- Born: 1940 Howard Island, Australia
- Died: 2006 (aged 65–66) Yurruwi (Milingimbi)
- Other names: Micky Dorrng, Micky Garrawurra
- Known for: Indigenous Australian art, bark painting
- Father: Nupurray Garrawurra

= Mickey Durrng =

Australian Indigenous artist

Mickey Durrng Garrawurra (1940–2006), usually referred to as Mickey Durrng, was an Aboriginal Australian artist known for his natural ochres and pigments on paper, bark, and logs.

== Biography ==
Mickey Durrng Garrawurra was born c. 1940 in eastern Arnhem Land. He spent the majority of his life at Langarra on Howard Island, which is located in the Arafura Sea. Durrng died in 2006, at the age of 66, in his home in Millingimbi, in the Corcodile Islands of central Arnhem Land, after a long battle with illness.

In his early life, Durrng worked as a fisherman from the Galiwinku mission on Echo Island. Depending on the time of year, he fished off the island of Milingimbi or upstream in the Glyde River near Ramingining.

Durrng has been described as one of "the best-known artists using classic Garrawurra designs that include bush turkey and the classic body-painting striped design known as kingfisher". Garrawurra men have historical have pursued art as a profession.

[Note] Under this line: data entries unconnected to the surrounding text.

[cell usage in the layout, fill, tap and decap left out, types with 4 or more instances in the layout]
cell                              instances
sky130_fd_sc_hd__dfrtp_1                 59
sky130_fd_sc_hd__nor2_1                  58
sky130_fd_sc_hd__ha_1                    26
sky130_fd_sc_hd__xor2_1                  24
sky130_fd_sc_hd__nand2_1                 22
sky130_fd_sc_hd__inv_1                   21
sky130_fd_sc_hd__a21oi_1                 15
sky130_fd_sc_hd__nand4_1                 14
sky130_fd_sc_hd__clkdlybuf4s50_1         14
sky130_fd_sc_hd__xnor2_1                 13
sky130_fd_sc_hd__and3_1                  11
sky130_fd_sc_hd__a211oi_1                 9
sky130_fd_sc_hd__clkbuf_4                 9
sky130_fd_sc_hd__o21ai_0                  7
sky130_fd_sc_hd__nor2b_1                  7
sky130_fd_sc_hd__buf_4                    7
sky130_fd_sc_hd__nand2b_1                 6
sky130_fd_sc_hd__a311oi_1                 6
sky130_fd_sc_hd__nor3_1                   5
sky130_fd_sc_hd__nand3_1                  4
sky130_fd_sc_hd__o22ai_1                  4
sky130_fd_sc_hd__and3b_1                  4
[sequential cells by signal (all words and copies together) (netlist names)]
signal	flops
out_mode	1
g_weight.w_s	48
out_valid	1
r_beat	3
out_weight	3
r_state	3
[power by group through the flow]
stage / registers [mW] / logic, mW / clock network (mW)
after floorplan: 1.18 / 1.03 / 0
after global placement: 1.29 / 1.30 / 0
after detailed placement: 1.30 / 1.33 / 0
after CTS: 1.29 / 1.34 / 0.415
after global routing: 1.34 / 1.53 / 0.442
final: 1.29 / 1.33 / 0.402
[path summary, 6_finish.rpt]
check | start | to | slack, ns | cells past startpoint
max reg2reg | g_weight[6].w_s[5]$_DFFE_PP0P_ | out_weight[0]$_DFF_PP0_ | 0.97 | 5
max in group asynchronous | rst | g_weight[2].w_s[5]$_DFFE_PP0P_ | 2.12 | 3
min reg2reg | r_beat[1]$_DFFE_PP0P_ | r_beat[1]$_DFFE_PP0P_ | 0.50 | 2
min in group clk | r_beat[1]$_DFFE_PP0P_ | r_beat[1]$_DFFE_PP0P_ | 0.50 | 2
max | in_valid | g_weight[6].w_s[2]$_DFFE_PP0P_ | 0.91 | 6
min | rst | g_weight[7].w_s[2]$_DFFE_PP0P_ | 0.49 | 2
`src/rtl/triad_pkg.sv`:
```
// Shared definitions for the triad frame arbiter: frame width, FSM encoding,
// and the default transmitter-ack timeout.
package triad_pkg;

  localparam int FRAME_W_DEF        = 102;
  localparam int TIMEOUT_CYCLES_DEF = 1200000;  // 100 ms at 12 MHz

  typedef enum logic [1:0] {
    IDLE    = 2'd0,
    PRESENT = 2'd1,
    GAP     = 2'd2
  } arb_state_e;

endpackage

```
`src/rtl/rr_arbiter.sv`:
```
// Round-robin picker: returns the first eligible channel at or after i_rr_ptr,
// wrapping modulo N_CH. The pointer register lives in the caller.
module rr_arbiter #(
  parameter int N_CH = 4,
  parameter int ID_W = 2
) (
  input  logic [N_CH-1:0] i_eligible,
  input  logic [ID_W-1:0] i_rr_ptr,
  output logic [ID_W-1:0] o_grant,
  output logic            o_grant_valid
);

  int w_dist;
  int w_best;

  // Pick the eligible channel with the smallest forward distance from the pointer.
  always_comb begin
    o_grant       = '0;
    o_grant_valid = 1'b0;
    w_dist        = 0;
    w_best        = N_CH;
    for (int k = 0; k < N_CH; k++) begin
      w_dist = k - int'(i_rr_ptr);
      if (w_dist < 0) w_dist = w_dist + N_CH;
      if (i_eligible[k] && (w_dist < w_best)) begin
        w_best        = w_dist;
        o_grant       = ID_W'(k);
        o_grant_valid = 1'b1;
      end
    end
  end

endmodule

```
`src/rtl/triad_frame_arbiter.sv`:
```
// Collects frames from N_TRIADS triad managers round-robin, buffers one, and
// presents it tagged with its triad index. Optional macro: ARB_TIMEOUT_EN.
module triad_frame_arbiter
  import triad_pkg::*;
#(
  parameter int N_TRIADS       = 4,
  parameter int FRAME_W        = FRAME_W_DEF,
  parameter int ID_W           = 2,
  parameter int TIMEOUT_CYCLES = TIMEOUT_CYCLES_DEF
) (
  input  logic                         clk_12MHz,
  input  logic                         rst_n,
  input  logic [N_TRIADS-1:0]          data_avl,
  input  logic [N_TRIADS*FRAME_W-1:0]  sensor_iterations,
  output logic [N_TRIADS-1:0]          reset_parser,
  output logic                         frame_avl,
  output logic [FRAME_W-1:0]           frame_data,
  output logic [ID_W-1:0]              frame_triad_id,
  input  logic                         frame_done,
  output logic                         timeout_evt
);

  arb_state_e            r_state, w_state_nxt;
  logic [ID_W-1:0]       r_rr_ptr, w_grant;
  logic [N_TRIADS-1:0]   r_release_mask, w_eligible, w_grant_oh;
  logic                  w_grant_valid, w_fire, w_to_hit;
  logic [FRAME_W-1:0]    r_frame_data;
  logic [ID_W-1:0]       r_triad_id;

  assign w_eligible = data_avl & ~r_release_mask;

  rr_arbiter #(.N_CH(N_TRIADS), .ID_W(ID_W)) u_rr (
    .i_eligible   (w_eligible),
    .i_rr_ptr     (r_rr_ptr),
    .o_grant      (w_grant),
    .o_grant_valid(w_grant_valid)
  );

  // Grant is gated by rst_n so no release pulse leaks out while reset is held.
  always_comb begin
    w_state_nxt = r_state;
    w_fire      = 1'b0;
    case (r_state)
      IDLE: if (w_grant_valid && rst_n) begin
        w_fire      = 1'b1;
        w_state_nxt = PRESENT;
      end
      PRESENT: if (frame_done || w_to_hit) w_state_nxt = GAP;
      GAP:     w_state_nxt = IDLE;
      default: w_state_nxt = IDLE;
    endcase
  end

  assign w_grant_oh = w_fire ? (N_TRIADS'(1) << w_grant) : '0;

  always_ff @(posedge clk_12MHz or negedge rst_n) begin
    if (!rst_n) r_state <= IDLE;
    else        r_state <= w_state_nxt;
  end

  // Mask clears once data_avl is seen low; a same-cycle grant re-sets it.
  always_ff @(posedge clk_12MHz or negedge rst_n) begin
    if (!rst_n) begin
      r_release_mask <= '0;
      r_rr_ptr       <= '0;
      r_frame_data   <= '0;
      r_triad_id     <= '0;
    end else begin
      r_release_mask <= (r_release_mask & data_avl) | w_grant_oh;
      if (w_fire) begin
        r_frame_data <= sensor_iterations[int'(w_grant)*FRAME_W +: FRAME_W];
        r_triad_id   <= w_grant;
        r_rr_ptr     <= (w_grant == ID_W'(N_TRIADS-1)) ? '0 : w_grant + ID_W'(1);
      end
    end
  end

`ifdef ARB_TIMEOUT_EN
  localparam int CNT_W = $clog2(TIMEOUT_CYCLES + 1);
  logic [CNT_W-1:0] r_to_cnt;
  logic             r_timeout;

  assign w_to_hit = (r_state == PRESENT) && !frame_done &&
                    (r_to_cnt == CNT_W'(TIMEOUT_CYCLES - 1));

  always_ff @(posedge clk_12MHz or negedge rst_n) begin
    if (!rst_n) begin
      r_to_cnt  <= '0;
      r_timeout <= 1'b0;
    end else begin
      r_timeout <= w_to_hit;
      if (w_fire)                   r_to_cnt <= '0;
      else if (r_state == PRESENT)  r_to_cnt <= r_to_cnt + CNT_W'(1);
    end
  end

  assign timeout_evt = r_timeout;
`else
  assign w_to_hit    = (TIMEOUT_CYCLES == 0) && 1'b0;
  assign timeout_evt = 1'b0;
`endif

  assign reset_parser   = w_grant_oh;
  assign frame_avl      = (r_state == PRESENT);
  assign frame_data     = r_frame_data;
  assign frame_triad_id = r_triad_id;

endmodule

```
==> src/rtl/burst_write_master_fifo.sv <==
// Avalon-MM burst write master fed by an internal show-ahead FIFO.
// A burst is issued only once the FIFO holds all of its words, so data never stalls mid-burst.
module burst_write_master_fifo #(
    parameter int ADDRESS_WIDTH          = 32,
    parameter int DATA_WIDTH             = 32,
    parameter int BYTE_ENABLE_WIDTH      = 4,
    parameter int BYTE_ENABLE_WIDTH_LOG2 = 2,
    parameter int LENGTH_WIDTH           = 16,
    parameter int MAX_BURST              = 8,
    parameter int BURST_WIDTH            = 4,
    parameter int FIFO_DEPTH             = 16,
    parameter int FIFO_AW                = 4
) (
    input  logic                         clk,
    input  logic                         reset,
    output logic [ADDRESS_WIDTH-1:0]     master_address,
    output logic                         master_write,
    output logic [DATA_WIDTH-1:0]        master_writedata,
    output logic [BURST_WIDTH-1:0]       master_burstcount,
    output logic [BYTE_ENABLE_WIDTH-1:0] master_byteenable,
    input  logic                         master_waitrequest,
    input  logic                         ctrl_start,
    input  logic [ADDRESS_WIDTH-1:0]     ctrl_baseaddress,
    input  logic [LENGTH_WIDTH-1:0]      ctrl_length,
    output logic                         ctrl_busy,
    output logic                         ctrl_done,
    input  logic                         user_write,
    input  logic [DATA_WIDTH-1:0]        user_writedata,
    output logic                         user_full,
    output logic                         user_overflow
);

    typedef enum logic [1:0] {IDLE, WAIT_DATA, BURST} state_t;

    state_t                    state_q, state_d;
    logic [DATA_WIDTH-1:0]     mem_q [FIFO_DEPTH];
    logic [FIFO_AW-1:0]        wr_ptr_q, wr_ptr_d, rd_ptr_q, rd_ptr_d;
    logic [FIFO_AW:0]          count_q, count_d;
    logic                      overflow_q, overflow_d;
    logic [ADDRESS_WIDTH-1:0]  address_q, address_d;
    logic                      write_q, write_d;
    logic [BURST_WIDTH-1:0]    burstcount_q, burstcount_d;
    logic [BURST_WIDTH-1:0]    beat_cnt_q, beat_cnt_d;
    logic [LENGTH_WIDTH-1:0]   remaining_q, remaining_d;
    logic                      busy_q, busy_d;
    logic                      done_q, done_d;

    logic                      full_s, push_s, pop_s;
    logic [LENGTH_WIDTH-1:0]   beats_s;

    assign full_s  = (count_q == (FIFO_AW+1)'(FIFO_DEPTH));
    assign push_s  = user_write & ~full_s;
    assign pop_s   = write_q & ~master_waitrequest;
    assign beats_s = (remaining_q < LENGTH_WIDTH'(MAX_BURST)) ? remaining_q : LENGTH_WIDTH'(MAX_BURST);

    assign master_address    = address_q;
    assign master_write      = write_q;
    assign master_writedata  = mem_q[rd_ptr_q];
    assign master_burstcount = burstcount_q;
    assign master_byteenable = {BYTE_ENABLE_WIDTH{1'b1}};
    assign ctrl_busy         = busy_q;
    assign ctrl_done         = done_q;
    assign user_full         = full_s;
    assign user_overflow     = overflow_q;

    // FIFO pointer, occupancy and sticky overflow next-state
    always_comb begin
        wr_ptr_d   = push_s ? wr_ptr_q + FIFO_AW'(1) : wr_ptr_q;
        rd_ptr_d   = pop_s  ? rd_ptr_q + FIFO_AW'(1) : rd_ptr_q;
        overflow_d = overflow_q | (user_write & full_s);
        case ({push_s, pop_s})
            2'b10:   count_d = count_q + (FIFO_AW+1)'(1);
            2'b01:   count_d = count_q - (FIFO_AW+1)'(1);
            default: count_d = count_q;
        endcase
    end

    // Transfer FSM: burst splitting, address advance and completion
    always_comb begin
        state_d      = state_q;
        address_d    = address_q;
        write_d      = write_q;
        burstcount_d = burstcount_q;
        beat_cnt_d   = beat_cnt_q;
        remaining_d  = remaining_q;
        busy_d       = busy_q;
        done_d       = 1'b0;
        case (state_q)
            IDLE: begin
                if (ctrl_start && (ctrl_length != LENGTH_WIDTH'(0))) begin
                    address_d   = ctrl_baseaddress;
                    remaining_d = ctrl_length;
                    busy_d      = 1'b1;
                    state_d     = WAIT_DATA;
                end else if (ctrl_start) begin
                    done_d = 1'b1;
                end else begin
                    state_d = IDLE;
                end
            end
            WAIT_DATA: begin
                if (LENGTH_WIDTH'(count_q) >= beats_s) begin
                    burstcount_d = BURST_WIDTH'(beats_s);
                    beat_cnt_d   = BURST_WIDTH'(beats_s);
                    write_d      = 1'b1;
                    state_d      = BURST;
                end else begin
                    state_d = WAIT_DATA;
                end
            end
            BURST: begin
                if (pop_s) begin
                    beat_cnt_d  = beat_cnt_q - BURST_WIDTH'(1);
                    remaining_d = remaining_q - LENGTH_WIDTH'(1);
                    if (beat_cnt_q == BURST_WIDTH'(1)) begin
                        write_d   = 1'b0;
                        address_d = address_q + (ADDRESS_WIDTH'(burstcount_q) << BYTE_ENABLE_WIDTH_LOG2);
                        if (remaining_q == LENGTH_WIDTH'(1)) begin
                            busy_d  = 1'b0;
                            done_d  = 1'b1;
                            state_d = IDLE;
                        end else begin
                            state_d = WAIT_DATA;
                        end
                    end else begin
                        state_d = BURST;
                    end
                end else begin
                    state_d = BURST;
                end
            end
            default: state_d = IDLE;
        endcase
    end

    // FIFO storage; contents need no reset since the pointers define validity
    always_ff @(posedge clk) begin
        if (push_s) begin
            mem_q[wr_ptr_q] <= user_writedata;
        end
    end

    // State register with asynchronous active-high reset
    always_ff @(posedge clk or posedge reset) begin
        if (reset) begin
            state_q      <= IDLE;
            wr_ptr_q     <= '0;
            rd_ptr_q     <= '0;
            count_q      <= '0;
            overflow_q   <= 1'b0;
            address_q    <= '0;
            write_q      <= 1'b0;
            burstcount_q <= '0;
            beat_cnt_q   <= '0;
            remaining_q  <= '0;
            busy_q       <= 1'b0;
            done_q       <= 1'b0;
        end else begin
            state_q      <= state_d;
            wr_ptr_q     <= wr_ptr_d;
            rd_ptr_q     <= rd_ptr_d;
            count_q      <= count_d;
            overflow_q   <= overflow_d;
            address_q    <= address_d;
            write_q      <= write_d;
            burstcount_q <= burstcount_d;
            beat_cnt_q   <= beat_cnt_d;
            remaining_q  <= remaining_d;
            busy_q       <= busy_d;
            done_q       <= done_d;
        end
    end

endmodule
[src/rtl/mux_scan_sampler.sv]
// Scans every mux channel by stepping the select, captures one bit per channel,
// and presents the captured word on a valid/ready output.
module mux_scan_sampler #(
  parameter int unsigned NUM_CH     = 4,
  parameter int unsigned SEL_W      = 2,
  parameter int unsigned SETTLE_CYC = 1
) (
  input  logic              clk,
  input  logic              rst,
  input  logic              start,
  output logic [SEL_W-1:0]  sel,
  input  logic              mux_in,
  output logic              busy,
  output logic [NUM_CH-1:0] out_data,
  output logic              out_valid,
  input  logic              out_ready
);

  localparam int unsigned CNT_W = $clog2(SETTLE_CYC + 1);
  localparam logic [SEL_W-1:0] LAST_SEL = SEL_W'(NUM_CH - 1);
  localparam logic [CNT_W-1:0] CNT_LAST = CNT_W'(SETTLE_CYC - 1);

  typedef enum logic [1:0] {
    IDLE   = 2'd0,
    SETTLE = 2'd1,
    DONE   = 2'd2
  } state_t;

  state_t            state;
  logic [CNT_W-1:0]  cnt;
  logic [NUM_CH-1:0] shadow;
  logic [NUM_CH-1:0] merged;

  // Shadow word with the bit for the current select replaced by the live mux output.
  always_comb begin
    merged = shadow;
    for (int i = 0; i < int'(NUM_CH); i++) begin
      if (sel == SEL_W'(i)) merged[i] = mux_in;
    end
  end

  always_ff @(posedge clk) begin
    if (rst) begin
      state     <= IDLE;
      sel       <= '0;
      busy      <= 1'b0;
      out_valid <= 1'b0;
      out_data  <= '0;
      cnt       <= '0;
      shadow    <= '0;
    end else begin
      case (state)
        IDLE: begin
          if (start) begin
            state <= SETTLE;
            sel   <= '0;
            cnt   <= '0;
            busy  <= 1'b1;
          end
        end
        SETTLE: begin
          // Sample on the last settle cycle of this select value.
          if (cnt == CNT_LAST) begin
            shadow <= merged;
            cnt    <= '0;
            if (sel == LAST_SEL) begin
              out_data  <= merged;
              out_valid <= 1'b1;
              state     <= DONE;
            end else begin
              sel <= sel + SEL_W'(1);
            end
          end else begin
            cnt <= cnt + CNT_W'(1);
          end
        end
        DONE: begin
          if (out_ready) begin
            state     <= IDLE;
            out_valid <= 1'b0;
            busy      <= 1'b0;
            sel       <= '0;
          end
        end
        default: begin
          state <= IDLE;
        end
      endcase
    end
  end

endmodule
[config.mk]
export PLATFORM = sky130hd
export DESIGN_NAME = mux_scan_sampler
export DESIGN_NICKNAME = d
export VERILOG_FILES = /design/src/rtl/mux_scan_sampler.sv
export SDC_FILE = /design/constraint.sdc
export NUM_CORES = 1
export LEC_CHECK = 0
export CORE_AREA = 2 2 41 43
export CTS_CLUSTER_SIZE = 28
export DETAILED_ROUTE_END_ITERATION = 7
export DIE_AREA = 0 0 43 45
export HOLD_SLACK_MARGIN = 0.06
export PLACE_DENSITY_LB_ADDON = 0.08
export SETUP_SLACK_MARGIN = 0.1
export SLEW_MARGIN = 20
export SYNTH_ARGS = -nofsm -noshare
export SYNTH_HDL_FRONTEND = slang
export SYNTH_SLANG_ARGS = --single-unit
[constraint.sdc]
create_clock -name clk -period 1.4 [get_ports clk]
set_input_delay 0.14 -clock clk [delete_from_list [all_inputs] [get_ports clk]]
set_output_delay 0.14 -clock clk [all_outputs]
set_load 0.02 [all_outputs]
==> results of run 1 <==
[registers in the layout, summed over array words and instances, names as in the netlist]
register and count:
state 2, out_valid 1, shadow 3, busy 1, sel 2, out_data 4
[layer usage]
layer	track usage	vias up	wire (um)
met3	0.0360	2	57
met1	0.206	255	666
li1	-	280	-
met4	0.0909	0	17
met5	0	-	0
met2	0.233	10	519
[kinds of logic after synthesis]
family,count (synthesis),synth area share
flip-flops,13,0.405
AND/OR/NAND/NOR,25,0.216
adder cells (fa/ha/maj),4,0.0780
AO/OA/AOI/OAI,16,0.150
buffers and inverters,8,0.0565
multiplexers,6,0.0936
[synthesized netlist by cell type (all sizes together)]
| master | number | area share |
|---|---|---|
| dfxtp | 13 | 0.41 |
| nor2 | 7 | 0.041 |
| a21oi | 6 | 0.047 |
| mux2i | 6 | 0.094 |
| nand3b | 5 | 0.058 |
| ha | 4 | 0.078 |
| inv | 4 | 0.023 |
| nand2 | 4 | 0.023 |
| a211oi | 3 | 0.035 |
| buf | 3 | 0.027 |
| o21ai | 3 | 0.023 |
| nand4b | 2 | 0.027 |
| nor2b | 2 | 0.019 |
| nor3 | 2 | 0.016 |
| a31oi | 1 | 0.0098 |
| and3b | 1 | 0.014 |
| clkbuf | 1 | 0.0058 |
| nand2b | 1 | 0.0098 |
| nand3 | 1 | 0.0078 |
| o211ai | 1 | 0.012 |
| o21a | 1 | 0.012 |
| o21bai | 1 | 0.012 |
[worst max-delay path, delay by kind of cell (launching register included)]
family / cells / cell delay (ns)
flip-flops: 1 / 0.40
AO/OA/AOI/OAI: 1 / 0.20
AND/OR/NAND/NOR: 2 / 0.32
adder cells (fa/ha/maj): 1 / 0.18
[power groups by stage]
| stage | combinational, mW | clock [mW] | sequential, mW |
|---|---|---|---|
| final | 0.0882 | 0.232 | 0.395 |
| after global routing | 0.0982 | 0.254 | 0.397 |
| after CTS | 0.0885 | 0.240 | 0.396 |
| after detailed placement | 0.0921 | 0 | 0.404 |
| after global placement | 0.0932 | 0 | 0.403 |
| after floorplan | 0.0483 | 0 | 0.408 |
[final cells by class]
class / instances / area share
Timing Repair Buffer: 14 / 0.153
Multi-Input combinational cell: 51 / 0.445
Clock buffer: 4 / 0.0321
Tap cell: 16 / 0.0245
Sequential cell: 13 / 0.327
Inverter: 4 / 0.0183
[how the worst max path moves through the flow]
stage / startpoint / slack [ns] / to
floorplan: sel[0]$_SDFFE_PP0P_ / 0.14 / out_data[0]$_SDFFE_PP0P_
global placement: sel[0]$_SDFFE_PP0P_ / 0.14 / out_data[0]$_SDFFE_PP0P_
detailed placement: sel[0]$_SDFFE_PP0P_ / 0.09 / out_data[2]$_SDFFE_PP0P_
CTS: sel[0]$_SDFFE_PP0P_ / 0.11 / out_data[2]$_SDFFE_PP0P_
global route: sel[0]$_SDFFE_PP0P_ / 0.11 / out_data[0]$_SDFFE_PP0P_
finish: sel[0]$_SDFFE_PP0P_ / 0.21 / out_data[0]$_SDFFE_PP0P_
[repair_timing]
action | CTS | global route
gates resized for setup | 9 | 4
pin swaps | 0 | 0
hold endpoints to repair | 0 | 0
setup endpoints to repair | 11 | 4
==> metrics.cfg, run 1 <==
[placement]
io_buffers = 12
dp_cells = 98
pre_cts_ws_ns = 0.0900
dpl_cell_area_um2 = 781
place_congestion = 0.702
dp_hpwl_um = 889

[timing]
hold_viol_final = 0
fin_tns_setup_ns = 0
fin_crit_sh = 0.853
final_max_slew_viol_count = 0
clock.fmax_ghz = 0.837
fin_skew_ns = 0.00450
rsz0062_at_grt = no
finalSetupViolations = 0
worst_slack_ns = 0.205
period_needed_ns = 1.19
slew_headroom = 0.654
tightest_slew_ns = 0.518
hold_slack_ns = 0.460

[finish]
n_antenna_cell = 0
multiInputGateArea_um2 = 364
area_delta_synth_final_pct = 27.5
layout_commonest_cell = dfxtp_1
postLayoutCellArea_um2 = 818
regArea_um2 = 268
nets = 96
final_core_util = 0.556
layout_common_cells = dfxtp_1 (11), dlygate4sd2_1 (8), nor2_1 (7)
stdcell_count = 102
fillers = 158
drive_gt1_frac = 0.116

[floorplan]
rows = 14
die_area_mm2 = 0.00194
chipHeight_um = 45
initial_utilization = 0.436
die_w_um = 43
core_mm2 = 0.00147
ios = 13

[setup_path]
r2r-start = sel[0]$_SDFFE_PP0P_
cp_data_required_time_ns = 1.58
crit_fanout = 8
critical_path.slowest_cell = dfxtp_4
cp_cell_sequence = ha_4, and3b_2, nor2_1, a211oi_1
r2r_end = out_data[0]$_SDFFE_PP0P_
worstSetupStartpointType = flip-flop
max_stage_delay_ns = 0.40
end_kind = flip-flop
crit_arrival_ns = 1.38
reg2reg_depth = 4
crit_type = reg2reg
rrSetupSlack_ns = 0.21

[detailed_routing]
routed_wl_um = 1260
via_count = 547
wl_per_cell_um = 12.4
dr.pass1.iters = 4
drtAntennaViolNets = 0
drc = 0
via_per_inst = 5.36
drtIter0Drc = 5

[cts]
worstSkewPairLatency_ns = 0.27
cts.clk_slew.worst_paths_ns = 0.08
cts_sinks = 13
cts_inserted_buffers = 3
postCtsHoldBufs = 0
cts_tree = done
root_buffer = clkbuf_4
clk_path_buf_depth = 2
post_cts_buffers = 0
h-tree-depth = 1

[global_route]
antenna_found_initial = 0
grt_overflow = 0
grt_usage = 0.155
grt_max_degree = 14
grt_first_pass_wirelength_um = 2190
grt_pass1_vias = 509

[hold_path]
hold_end = out_data[3]$_SDFFE_PP0P_
hp-class = reg2reg
min_from = out_data[3]$_SDFFE_PP0P_
whs_path_depth = 2

[power]
powerDensity_mw_per_mm2 = 873
intPower_mw = 0.533
comb_power_share = 0.123
max-vdd-ir-drop_uv = 663
leakagePower_nw = 0.339
swShare = 0.254
p_seq_frac = 0.552
p_sw_mw = 0.182
p_clk_frac = 0.324
finalPower_mw = 0.715

[synth]
ys_ff_latch = 13
synth.distinct_cells = 24
synthesis.nets = 81
ys_warn_count = 0
synth.avg_cell_area_um2 = 8.91
seq_area_frac_synth = 0.405
syn_area_um2 = 642
synthCells = 72

[flow_run]
cap_viol_max_count = 0

[status]
status = finished clean

(Power assumes the default switching activity.)
==> run 2: changes to the inputs <==
--- a/config.mk
+++ b/config.mk
@@ -5,6 +5,7 @@
 export SDC_FILE = /design/constraint.sdc
 export NUM_CORES = 1
 export LEC_CHECK = 0
+export CAP_MARGIN = 0
 export CORE_AREA = 2 2 41 43
 export CTS_CLUSTER_SIZE = 28
 export DETAILED_ROUTE_END_ITERATION = 7
==> results of run 2 <==
Final layout, timing and power as in run 1 (identical DEF).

"Durrng was one of the last senior men of the great Garrawurra family of 'seven fathers'. Durrng's grandfather sired seven sons, of whom Durrng's father Nupurray Garrawurra was the youngest." He was a member of the Dhuwa moiety and an elder of the Liyagawumirr clan of Yolngu people. His language group is Buyuyukulmirr/Liyagalawumirr. When nearing his death, Durrng's role as elder was to select the person who would carry on the traditions, and he selected his sister Ruth Nalmakarra.

== Career ==
Durrng made a career out of painting with pigments and natural ochres on paper. His career in aboriginal art is extensive and has made a profound impact on the Aboriginal art world. Durrng's works are a detailed description of ancestral beings, stories, and lessons. A majority of his works are centered around the stories of the Djan'kawu sisters and clan designs. Durrng's most profitable piece to date is Oysters and Waterholes which sold for US $4,298.

Durrng's "first bold red, yellow, and white striped Djang'kawu painting" was inspired by a work from Paddy Dhathangu. This painting was the first time the ceremonial design was not on a person or 3-dimensional object. This novel piece led to his first commission from Perspecta 1992 at the Art Gallery of New South Wales.

It was not until 1997 that Durrng finally left his family and homeland to travel to Melbourne for his first art exhibition. After 1997 and until his death, Durrng travelled to both Canada and the United States a multitude of times to display his works at art exhibits.

In regard to his works which are typically riddled with water holes, stripes, and natural pigments, he claims that "stripes are the authority...colours hold the power of the earth. Sun, water, creation, for everything." Durrng is most commonly known for his depictions of the Djan'kawu sisters; ancestral beings known as owners of ceremonial law and founders of the Dhuwa moiety. The sisters gave birth to the first people of the Dhuwa moiety and are responsible for creating all of the Dhuwa customs and ceremonies. The Ngarra ceremony is performed to honor the journey of the Djan'kawu Sisters. The story of the sisters is characterized by flag-like designs as they are representative of the waterholes created with the Djan'kawu Sisters digging sticks. These holes were essential to the growth and life of the land.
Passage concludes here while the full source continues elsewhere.